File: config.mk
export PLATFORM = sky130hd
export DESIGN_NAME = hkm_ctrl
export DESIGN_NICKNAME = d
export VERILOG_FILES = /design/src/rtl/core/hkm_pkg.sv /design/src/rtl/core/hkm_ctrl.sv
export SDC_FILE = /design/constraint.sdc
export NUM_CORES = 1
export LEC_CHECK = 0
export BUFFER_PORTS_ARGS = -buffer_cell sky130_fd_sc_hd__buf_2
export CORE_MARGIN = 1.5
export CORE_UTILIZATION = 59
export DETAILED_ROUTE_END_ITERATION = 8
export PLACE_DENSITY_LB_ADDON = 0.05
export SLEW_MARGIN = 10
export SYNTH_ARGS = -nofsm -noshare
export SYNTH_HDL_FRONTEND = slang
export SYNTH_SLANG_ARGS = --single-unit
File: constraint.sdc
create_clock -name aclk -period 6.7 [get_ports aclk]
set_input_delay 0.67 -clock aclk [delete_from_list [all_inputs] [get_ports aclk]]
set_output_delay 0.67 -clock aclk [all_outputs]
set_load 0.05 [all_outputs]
———
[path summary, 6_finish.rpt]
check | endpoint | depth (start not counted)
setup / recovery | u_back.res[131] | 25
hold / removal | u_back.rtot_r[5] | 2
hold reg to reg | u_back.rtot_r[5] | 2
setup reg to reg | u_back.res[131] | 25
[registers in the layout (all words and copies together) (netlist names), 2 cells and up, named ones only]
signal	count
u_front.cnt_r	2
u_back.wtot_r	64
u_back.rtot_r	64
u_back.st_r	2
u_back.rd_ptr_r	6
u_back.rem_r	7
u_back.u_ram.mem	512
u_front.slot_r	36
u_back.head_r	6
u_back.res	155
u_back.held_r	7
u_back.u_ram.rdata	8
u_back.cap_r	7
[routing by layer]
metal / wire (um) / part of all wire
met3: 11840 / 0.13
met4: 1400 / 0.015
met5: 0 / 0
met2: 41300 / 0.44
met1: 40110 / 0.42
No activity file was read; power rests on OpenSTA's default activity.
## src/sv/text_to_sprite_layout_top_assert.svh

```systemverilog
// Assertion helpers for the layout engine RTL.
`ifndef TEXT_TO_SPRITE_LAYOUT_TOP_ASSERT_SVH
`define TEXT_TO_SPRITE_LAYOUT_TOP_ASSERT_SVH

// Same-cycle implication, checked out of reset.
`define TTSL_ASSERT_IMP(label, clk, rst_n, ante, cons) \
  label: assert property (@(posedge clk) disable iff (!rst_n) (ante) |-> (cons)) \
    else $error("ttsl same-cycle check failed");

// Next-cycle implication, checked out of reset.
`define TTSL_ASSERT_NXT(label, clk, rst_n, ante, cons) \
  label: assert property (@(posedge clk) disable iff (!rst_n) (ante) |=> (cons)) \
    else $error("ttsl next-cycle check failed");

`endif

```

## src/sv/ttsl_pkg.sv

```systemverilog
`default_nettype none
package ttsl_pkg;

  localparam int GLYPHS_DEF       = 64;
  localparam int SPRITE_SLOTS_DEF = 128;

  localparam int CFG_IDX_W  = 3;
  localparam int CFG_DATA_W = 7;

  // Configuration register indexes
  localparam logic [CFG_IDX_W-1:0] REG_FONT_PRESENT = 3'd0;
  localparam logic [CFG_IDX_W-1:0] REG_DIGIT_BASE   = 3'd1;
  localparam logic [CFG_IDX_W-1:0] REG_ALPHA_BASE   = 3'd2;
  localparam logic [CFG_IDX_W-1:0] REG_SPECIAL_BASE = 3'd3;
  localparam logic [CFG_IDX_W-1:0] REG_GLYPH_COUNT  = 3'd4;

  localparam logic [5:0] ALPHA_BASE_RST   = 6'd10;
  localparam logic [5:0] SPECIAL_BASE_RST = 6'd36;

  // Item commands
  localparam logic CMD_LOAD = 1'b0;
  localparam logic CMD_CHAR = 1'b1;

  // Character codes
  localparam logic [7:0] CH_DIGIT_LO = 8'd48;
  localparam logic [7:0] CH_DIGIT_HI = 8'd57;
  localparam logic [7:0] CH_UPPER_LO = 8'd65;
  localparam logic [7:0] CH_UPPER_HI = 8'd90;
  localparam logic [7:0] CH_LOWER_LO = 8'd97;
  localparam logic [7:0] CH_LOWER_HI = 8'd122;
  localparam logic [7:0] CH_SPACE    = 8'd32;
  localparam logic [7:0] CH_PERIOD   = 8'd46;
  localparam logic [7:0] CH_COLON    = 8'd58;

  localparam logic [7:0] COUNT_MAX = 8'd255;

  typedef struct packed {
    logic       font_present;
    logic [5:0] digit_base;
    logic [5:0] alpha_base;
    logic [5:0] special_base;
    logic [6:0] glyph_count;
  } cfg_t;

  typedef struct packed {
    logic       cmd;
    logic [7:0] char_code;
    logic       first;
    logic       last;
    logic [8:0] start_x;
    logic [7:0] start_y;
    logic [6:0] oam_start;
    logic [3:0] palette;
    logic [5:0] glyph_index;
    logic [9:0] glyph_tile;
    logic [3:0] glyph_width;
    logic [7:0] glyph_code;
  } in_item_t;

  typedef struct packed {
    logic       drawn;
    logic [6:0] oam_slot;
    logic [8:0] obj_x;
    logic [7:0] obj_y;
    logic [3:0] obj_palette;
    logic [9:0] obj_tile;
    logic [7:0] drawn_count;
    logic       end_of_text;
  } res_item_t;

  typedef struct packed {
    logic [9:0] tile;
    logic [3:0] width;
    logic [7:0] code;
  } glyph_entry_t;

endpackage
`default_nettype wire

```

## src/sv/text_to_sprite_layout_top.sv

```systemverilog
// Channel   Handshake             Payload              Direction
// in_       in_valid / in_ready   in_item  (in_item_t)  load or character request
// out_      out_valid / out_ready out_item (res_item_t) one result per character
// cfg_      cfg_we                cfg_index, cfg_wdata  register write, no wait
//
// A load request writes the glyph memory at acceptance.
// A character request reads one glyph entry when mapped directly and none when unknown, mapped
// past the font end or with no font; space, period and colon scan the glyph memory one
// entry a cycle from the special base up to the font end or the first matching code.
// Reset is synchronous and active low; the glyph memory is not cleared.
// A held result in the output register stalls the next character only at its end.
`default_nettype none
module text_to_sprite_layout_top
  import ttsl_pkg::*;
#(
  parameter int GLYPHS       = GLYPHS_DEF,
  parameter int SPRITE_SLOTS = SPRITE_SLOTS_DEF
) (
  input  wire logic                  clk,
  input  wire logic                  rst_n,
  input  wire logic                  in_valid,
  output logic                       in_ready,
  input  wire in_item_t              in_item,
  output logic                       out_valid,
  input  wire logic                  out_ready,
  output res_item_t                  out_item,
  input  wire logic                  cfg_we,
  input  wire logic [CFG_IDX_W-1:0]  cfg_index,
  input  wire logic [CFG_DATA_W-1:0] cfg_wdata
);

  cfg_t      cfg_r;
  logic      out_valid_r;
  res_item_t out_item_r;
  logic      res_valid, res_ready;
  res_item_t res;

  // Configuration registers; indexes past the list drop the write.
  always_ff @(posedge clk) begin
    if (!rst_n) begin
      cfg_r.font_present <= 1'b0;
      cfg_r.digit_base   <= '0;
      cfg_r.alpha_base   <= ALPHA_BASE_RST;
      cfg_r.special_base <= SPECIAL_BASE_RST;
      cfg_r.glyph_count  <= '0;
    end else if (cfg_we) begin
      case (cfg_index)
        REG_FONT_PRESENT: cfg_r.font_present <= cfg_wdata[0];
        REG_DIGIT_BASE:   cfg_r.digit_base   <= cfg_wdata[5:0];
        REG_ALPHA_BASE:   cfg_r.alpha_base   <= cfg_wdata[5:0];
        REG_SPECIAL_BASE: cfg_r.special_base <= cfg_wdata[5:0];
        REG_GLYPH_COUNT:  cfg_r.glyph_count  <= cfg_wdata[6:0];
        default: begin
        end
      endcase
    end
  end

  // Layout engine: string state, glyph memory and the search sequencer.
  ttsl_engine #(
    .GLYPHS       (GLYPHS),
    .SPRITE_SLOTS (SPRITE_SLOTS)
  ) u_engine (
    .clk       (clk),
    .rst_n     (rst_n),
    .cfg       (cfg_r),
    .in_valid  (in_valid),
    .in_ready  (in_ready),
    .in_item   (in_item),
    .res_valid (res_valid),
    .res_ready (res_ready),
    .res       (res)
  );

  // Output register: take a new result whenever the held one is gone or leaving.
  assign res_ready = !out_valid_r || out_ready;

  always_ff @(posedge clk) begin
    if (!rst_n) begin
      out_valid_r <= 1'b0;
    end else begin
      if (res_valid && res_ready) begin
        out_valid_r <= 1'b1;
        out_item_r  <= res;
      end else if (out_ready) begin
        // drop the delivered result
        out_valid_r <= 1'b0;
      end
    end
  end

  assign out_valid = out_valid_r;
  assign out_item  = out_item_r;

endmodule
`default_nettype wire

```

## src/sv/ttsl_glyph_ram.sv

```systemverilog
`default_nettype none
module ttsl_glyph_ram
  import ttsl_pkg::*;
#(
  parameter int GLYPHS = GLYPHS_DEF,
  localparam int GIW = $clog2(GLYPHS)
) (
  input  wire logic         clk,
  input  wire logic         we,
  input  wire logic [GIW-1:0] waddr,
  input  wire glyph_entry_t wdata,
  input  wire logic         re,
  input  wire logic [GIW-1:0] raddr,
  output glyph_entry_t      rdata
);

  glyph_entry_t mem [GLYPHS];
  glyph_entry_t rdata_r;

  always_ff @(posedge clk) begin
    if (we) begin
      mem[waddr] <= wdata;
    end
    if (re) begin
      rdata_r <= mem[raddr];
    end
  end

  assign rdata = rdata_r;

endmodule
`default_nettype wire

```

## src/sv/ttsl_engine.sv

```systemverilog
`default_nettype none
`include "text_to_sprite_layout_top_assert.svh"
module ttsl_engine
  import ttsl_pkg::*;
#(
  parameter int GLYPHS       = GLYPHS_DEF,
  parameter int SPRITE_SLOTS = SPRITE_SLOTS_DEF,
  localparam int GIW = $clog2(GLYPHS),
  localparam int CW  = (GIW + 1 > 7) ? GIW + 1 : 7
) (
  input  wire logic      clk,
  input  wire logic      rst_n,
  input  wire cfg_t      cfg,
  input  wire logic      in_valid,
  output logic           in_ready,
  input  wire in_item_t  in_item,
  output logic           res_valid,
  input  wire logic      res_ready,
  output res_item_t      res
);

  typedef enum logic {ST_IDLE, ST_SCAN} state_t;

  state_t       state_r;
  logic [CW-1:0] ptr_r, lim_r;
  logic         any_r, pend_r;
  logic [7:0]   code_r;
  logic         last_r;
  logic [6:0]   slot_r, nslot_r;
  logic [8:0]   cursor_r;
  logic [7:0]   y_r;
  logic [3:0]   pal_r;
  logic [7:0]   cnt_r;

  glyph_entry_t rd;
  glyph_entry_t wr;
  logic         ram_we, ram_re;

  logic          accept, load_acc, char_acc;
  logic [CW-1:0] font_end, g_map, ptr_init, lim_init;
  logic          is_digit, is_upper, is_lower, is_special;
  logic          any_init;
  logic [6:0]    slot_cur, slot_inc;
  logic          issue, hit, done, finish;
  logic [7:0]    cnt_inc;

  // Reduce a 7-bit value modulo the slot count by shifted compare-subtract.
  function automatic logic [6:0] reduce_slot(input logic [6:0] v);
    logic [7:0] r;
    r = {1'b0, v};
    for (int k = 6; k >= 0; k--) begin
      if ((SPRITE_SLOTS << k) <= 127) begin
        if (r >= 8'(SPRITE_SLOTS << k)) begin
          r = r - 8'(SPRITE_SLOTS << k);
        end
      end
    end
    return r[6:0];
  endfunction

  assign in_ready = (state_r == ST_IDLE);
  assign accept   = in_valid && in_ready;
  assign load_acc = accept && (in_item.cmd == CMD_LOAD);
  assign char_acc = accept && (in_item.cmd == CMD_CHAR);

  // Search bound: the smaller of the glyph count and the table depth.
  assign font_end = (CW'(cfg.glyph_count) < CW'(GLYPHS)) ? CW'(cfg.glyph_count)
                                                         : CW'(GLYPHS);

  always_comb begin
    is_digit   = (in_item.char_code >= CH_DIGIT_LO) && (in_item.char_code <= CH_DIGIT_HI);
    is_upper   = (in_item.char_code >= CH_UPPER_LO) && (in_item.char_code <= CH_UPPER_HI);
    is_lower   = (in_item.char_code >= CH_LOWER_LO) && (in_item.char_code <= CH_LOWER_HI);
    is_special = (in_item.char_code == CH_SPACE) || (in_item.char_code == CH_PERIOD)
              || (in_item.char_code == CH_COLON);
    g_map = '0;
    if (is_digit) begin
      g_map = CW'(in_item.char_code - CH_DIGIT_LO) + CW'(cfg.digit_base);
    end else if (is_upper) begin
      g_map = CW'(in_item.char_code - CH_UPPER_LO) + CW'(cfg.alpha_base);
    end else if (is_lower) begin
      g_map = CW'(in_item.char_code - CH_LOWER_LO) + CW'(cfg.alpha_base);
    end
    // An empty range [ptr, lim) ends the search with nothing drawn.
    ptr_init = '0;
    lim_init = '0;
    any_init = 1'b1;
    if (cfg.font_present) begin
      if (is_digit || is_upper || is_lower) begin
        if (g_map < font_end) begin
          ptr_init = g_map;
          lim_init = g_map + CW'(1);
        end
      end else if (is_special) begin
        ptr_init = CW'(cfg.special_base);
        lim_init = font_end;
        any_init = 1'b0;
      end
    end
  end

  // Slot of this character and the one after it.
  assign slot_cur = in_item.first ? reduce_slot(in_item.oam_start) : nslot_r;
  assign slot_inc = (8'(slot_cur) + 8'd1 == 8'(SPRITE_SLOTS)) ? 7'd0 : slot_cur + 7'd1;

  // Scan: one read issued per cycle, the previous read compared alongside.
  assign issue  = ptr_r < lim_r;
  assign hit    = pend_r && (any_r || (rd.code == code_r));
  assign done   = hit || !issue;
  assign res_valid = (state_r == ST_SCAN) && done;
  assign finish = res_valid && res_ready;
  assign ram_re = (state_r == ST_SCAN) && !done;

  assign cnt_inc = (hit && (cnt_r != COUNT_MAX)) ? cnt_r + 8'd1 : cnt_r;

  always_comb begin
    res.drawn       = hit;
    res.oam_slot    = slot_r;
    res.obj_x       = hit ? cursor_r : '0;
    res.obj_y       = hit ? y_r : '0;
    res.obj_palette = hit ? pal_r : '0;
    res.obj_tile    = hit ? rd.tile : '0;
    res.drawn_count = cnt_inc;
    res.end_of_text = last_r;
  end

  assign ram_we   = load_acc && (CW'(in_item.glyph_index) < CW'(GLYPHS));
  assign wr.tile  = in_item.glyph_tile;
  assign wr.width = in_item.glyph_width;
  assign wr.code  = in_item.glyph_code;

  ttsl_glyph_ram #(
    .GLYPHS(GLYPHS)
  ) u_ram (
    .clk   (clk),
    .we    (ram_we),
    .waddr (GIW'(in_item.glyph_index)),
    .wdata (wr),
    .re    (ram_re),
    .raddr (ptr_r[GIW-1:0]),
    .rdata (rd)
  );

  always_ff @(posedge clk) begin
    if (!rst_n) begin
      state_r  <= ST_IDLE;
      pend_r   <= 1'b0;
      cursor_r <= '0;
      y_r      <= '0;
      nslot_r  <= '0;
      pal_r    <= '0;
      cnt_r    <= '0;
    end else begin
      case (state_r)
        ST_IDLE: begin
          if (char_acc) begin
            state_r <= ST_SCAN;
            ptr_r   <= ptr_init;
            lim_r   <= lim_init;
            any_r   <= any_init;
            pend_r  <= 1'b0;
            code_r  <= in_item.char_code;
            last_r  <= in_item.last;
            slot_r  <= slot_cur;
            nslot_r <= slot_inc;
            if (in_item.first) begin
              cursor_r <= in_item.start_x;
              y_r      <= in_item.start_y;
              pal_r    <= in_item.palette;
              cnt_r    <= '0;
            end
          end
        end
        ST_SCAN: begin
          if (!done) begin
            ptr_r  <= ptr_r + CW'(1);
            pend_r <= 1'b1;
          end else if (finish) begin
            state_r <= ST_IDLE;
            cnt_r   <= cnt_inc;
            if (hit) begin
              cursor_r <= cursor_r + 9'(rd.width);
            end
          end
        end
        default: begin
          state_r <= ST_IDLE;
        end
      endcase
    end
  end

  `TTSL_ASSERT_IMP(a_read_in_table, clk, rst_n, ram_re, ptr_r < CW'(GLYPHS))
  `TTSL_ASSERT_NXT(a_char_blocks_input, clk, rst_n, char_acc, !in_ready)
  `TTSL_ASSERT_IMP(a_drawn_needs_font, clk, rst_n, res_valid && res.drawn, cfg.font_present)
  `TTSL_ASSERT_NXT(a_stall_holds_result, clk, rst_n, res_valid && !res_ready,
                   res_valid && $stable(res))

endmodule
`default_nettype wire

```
———
Task statement: Copy exactly the stretch of data above from the line with "File: config.mk" through the line with "export NUM_CORES = 1", and omit all other lines.

Task result:
File: config.mk
export PLATFORM = sky130hd
export DESIGN_NAME = hkm_ctrl
export DESIGN_NICKNAME = d
export VERILOG_FILES = /design/src/rtl/core/hkm_pkg.sv /design/src/rtl/core/hkm_ctrl.sv
export SDC_FILE = /design/constraint.sdc
export NUM_CORES = 1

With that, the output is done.